Monday in Whitewater will see showers yielding to partly sunny skies with a high of forty-six. Sunrise is 6:33 AM and sunset 4:43 PM, for 10h 09m 29s of daytime. The moon is in its first quarter with 50.4% of its visible disk illuminated.
Today is the one thousand ninety-first day.
On this day in 1956, Soviet troops intervene to suppress the Hungarian popular revolution against communist rule.
Recommended for reading in full:
Garry Kasparov writes This Soviet dissident knew why finding common ground with dictators can’t work:
Former Soviet dissident Vladimir Bukovsky died in Cambridge, England, on Sunday night. He was 76, an age far greater than he expected to reach back when he was in and out of Soviet prisons and going on the hunger strikes that made him a potent symbol of resistance to Communist oppression.

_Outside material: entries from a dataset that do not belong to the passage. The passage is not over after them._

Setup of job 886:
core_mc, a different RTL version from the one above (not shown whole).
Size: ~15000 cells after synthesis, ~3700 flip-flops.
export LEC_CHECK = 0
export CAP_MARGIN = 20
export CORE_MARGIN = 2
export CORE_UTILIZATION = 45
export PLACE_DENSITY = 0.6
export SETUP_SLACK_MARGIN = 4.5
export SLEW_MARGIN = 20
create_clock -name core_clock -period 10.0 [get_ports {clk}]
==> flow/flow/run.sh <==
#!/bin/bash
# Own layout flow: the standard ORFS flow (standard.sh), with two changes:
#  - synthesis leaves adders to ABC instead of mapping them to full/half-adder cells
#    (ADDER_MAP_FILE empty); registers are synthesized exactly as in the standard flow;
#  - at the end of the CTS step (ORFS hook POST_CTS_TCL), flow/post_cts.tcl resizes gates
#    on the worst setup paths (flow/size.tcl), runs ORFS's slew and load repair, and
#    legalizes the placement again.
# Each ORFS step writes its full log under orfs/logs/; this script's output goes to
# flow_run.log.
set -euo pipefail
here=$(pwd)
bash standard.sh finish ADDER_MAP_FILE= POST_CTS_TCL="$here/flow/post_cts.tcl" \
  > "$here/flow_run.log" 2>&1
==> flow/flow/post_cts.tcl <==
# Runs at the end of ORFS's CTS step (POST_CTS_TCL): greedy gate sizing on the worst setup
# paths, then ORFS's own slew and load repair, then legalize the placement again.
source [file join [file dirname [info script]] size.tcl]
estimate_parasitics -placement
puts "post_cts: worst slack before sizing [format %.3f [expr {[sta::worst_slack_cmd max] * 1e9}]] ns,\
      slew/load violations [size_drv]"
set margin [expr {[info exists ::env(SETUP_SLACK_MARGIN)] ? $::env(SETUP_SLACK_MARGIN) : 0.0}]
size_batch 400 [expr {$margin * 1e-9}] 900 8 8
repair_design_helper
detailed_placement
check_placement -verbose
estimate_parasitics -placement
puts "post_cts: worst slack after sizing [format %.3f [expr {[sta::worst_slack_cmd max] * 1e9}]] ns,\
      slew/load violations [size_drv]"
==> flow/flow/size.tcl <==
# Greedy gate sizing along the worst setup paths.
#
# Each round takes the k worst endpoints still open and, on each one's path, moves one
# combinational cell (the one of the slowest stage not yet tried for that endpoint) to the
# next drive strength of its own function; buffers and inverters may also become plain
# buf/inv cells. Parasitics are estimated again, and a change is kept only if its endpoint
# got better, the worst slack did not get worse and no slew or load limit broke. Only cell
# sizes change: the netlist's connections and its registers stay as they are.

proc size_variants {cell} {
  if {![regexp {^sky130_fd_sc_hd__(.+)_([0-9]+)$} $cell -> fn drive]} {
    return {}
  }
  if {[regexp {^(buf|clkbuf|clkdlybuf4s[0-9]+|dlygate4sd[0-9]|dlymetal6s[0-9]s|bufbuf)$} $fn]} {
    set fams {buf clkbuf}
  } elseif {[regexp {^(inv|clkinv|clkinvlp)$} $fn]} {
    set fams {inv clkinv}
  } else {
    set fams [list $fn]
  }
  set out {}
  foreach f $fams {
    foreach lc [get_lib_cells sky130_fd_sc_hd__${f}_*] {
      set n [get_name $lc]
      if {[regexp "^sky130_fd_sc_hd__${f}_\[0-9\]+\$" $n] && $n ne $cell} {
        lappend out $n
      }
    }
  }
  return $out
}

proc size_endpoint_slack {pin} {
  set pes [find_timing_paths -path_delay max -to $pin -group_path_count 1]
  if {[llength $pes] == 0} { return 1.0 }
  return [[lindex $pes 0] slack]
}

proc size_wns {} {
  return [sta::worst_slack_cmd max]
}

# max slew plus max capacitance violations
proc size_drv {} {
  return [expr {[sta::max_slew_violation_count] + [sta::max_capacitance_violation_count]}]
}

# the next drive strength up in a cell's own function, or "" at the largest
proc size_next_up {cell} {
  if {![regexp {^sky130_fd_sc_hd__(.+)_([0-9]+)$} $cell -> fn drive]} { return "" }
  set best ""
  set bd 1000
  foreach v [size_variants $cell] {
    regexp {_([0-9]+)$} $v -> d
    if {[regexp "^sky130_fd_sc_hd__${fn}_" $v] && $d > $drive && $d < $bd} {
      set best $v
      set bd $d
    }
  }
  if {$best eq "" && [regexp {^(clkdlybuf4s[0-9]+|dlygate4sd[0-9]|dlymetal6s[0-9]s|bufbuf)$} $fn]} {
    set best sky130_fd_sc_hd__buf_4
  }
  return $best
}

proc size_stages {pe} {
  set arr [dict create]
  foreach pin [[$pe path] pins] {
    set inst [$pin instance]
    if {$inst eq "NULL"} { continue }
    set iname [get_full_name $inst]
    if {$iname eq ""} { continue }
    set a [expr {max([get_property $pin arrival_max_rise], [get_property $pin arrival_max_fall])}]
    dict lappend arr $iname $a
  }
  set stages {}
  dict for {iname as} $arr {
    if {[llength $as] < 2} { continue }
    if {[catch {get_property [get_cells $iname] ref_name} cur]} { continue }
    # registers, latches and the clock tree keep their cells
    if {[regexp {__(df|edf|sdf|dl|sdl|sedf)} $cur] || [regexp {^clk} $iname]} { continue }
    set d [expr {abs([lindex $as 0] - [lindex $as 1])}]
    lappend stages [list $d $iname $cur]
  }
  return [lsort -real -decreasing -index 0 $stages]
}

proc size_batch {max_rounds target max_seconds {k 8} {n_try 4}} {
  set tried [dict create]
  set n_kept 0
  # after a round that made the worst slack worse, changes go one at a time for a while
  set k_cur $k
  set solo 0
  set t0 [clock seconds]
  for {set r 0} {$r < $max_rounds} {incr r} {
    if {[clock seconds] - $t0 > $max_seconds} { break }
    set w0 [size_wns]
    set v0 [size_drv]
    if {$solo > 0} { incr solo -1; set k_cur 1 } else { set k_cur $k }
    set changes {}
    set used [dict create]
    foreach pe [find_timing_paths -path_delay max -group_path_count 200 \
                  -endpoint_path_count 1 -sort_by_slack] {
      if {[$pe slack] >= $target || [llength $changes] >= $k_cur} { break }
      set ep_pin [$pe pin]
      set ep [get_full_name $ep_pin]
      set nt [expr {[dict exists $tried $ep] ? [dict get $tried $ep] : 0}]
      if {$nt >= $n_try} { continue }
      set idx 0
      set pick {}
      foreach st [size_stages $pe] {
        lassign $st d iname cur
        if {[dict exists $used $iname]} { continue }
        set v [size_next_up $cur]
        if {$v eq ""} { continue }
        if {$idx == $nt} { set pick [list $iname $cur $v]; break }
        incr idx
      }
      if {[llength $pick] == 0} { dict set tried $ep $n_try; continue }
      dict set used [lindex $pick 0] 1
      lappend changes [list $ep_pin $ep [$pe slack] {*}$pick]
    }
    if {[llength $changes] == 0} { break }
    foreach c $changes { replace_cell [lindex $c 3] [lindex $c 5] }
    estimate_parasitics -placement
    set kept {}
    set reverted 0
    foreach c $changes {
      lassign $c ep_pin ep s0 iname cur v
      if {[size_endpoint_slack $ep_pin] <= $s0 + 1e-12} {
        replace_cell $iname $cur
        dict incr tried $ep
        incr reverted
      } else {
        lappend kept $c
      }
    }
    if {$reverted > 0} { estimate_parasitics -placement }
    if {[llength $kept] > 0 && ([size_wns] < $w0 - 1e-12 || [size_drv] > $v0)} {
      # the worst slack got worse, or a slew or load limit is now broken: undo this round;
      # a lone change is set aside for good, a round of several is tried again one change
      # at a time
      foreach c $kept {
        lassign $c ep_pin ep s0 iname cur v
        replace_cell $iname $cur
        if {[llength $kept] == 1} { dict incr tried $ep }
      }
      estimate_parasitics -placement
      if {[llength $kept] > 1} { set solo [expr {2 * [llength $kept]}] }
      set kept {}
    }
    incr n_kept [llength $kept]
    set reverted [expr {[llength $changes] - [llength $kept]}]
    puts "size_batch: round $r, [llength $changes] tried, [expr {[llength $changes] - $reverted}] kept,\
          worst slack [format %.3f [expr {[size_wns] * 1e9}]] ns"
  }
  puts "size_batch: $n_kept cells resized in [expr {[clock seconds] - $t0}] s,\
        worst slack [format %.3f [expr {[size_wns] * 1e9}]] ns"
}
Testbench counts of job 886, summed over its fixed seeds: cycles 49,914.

For so many of us in the Soviet Union in the 1980s, Bukovsky’s name had the air of a legend, since he had been forcibly ejected from the Soviet Union in 1976. Soviet authorities had grown afraid of his ability to organize the prisoners wherever he was jailed, but turning him into a martyr was also unattractive. Remember that this was the 1970s, when there were still strong voices in Europe and on both sides of the U.S. political aisle in support of holding the Soviets accountable for their treatment of dissidents such as Bukovsky, Andrei Sakharov and Alexander Solzhenitsyn.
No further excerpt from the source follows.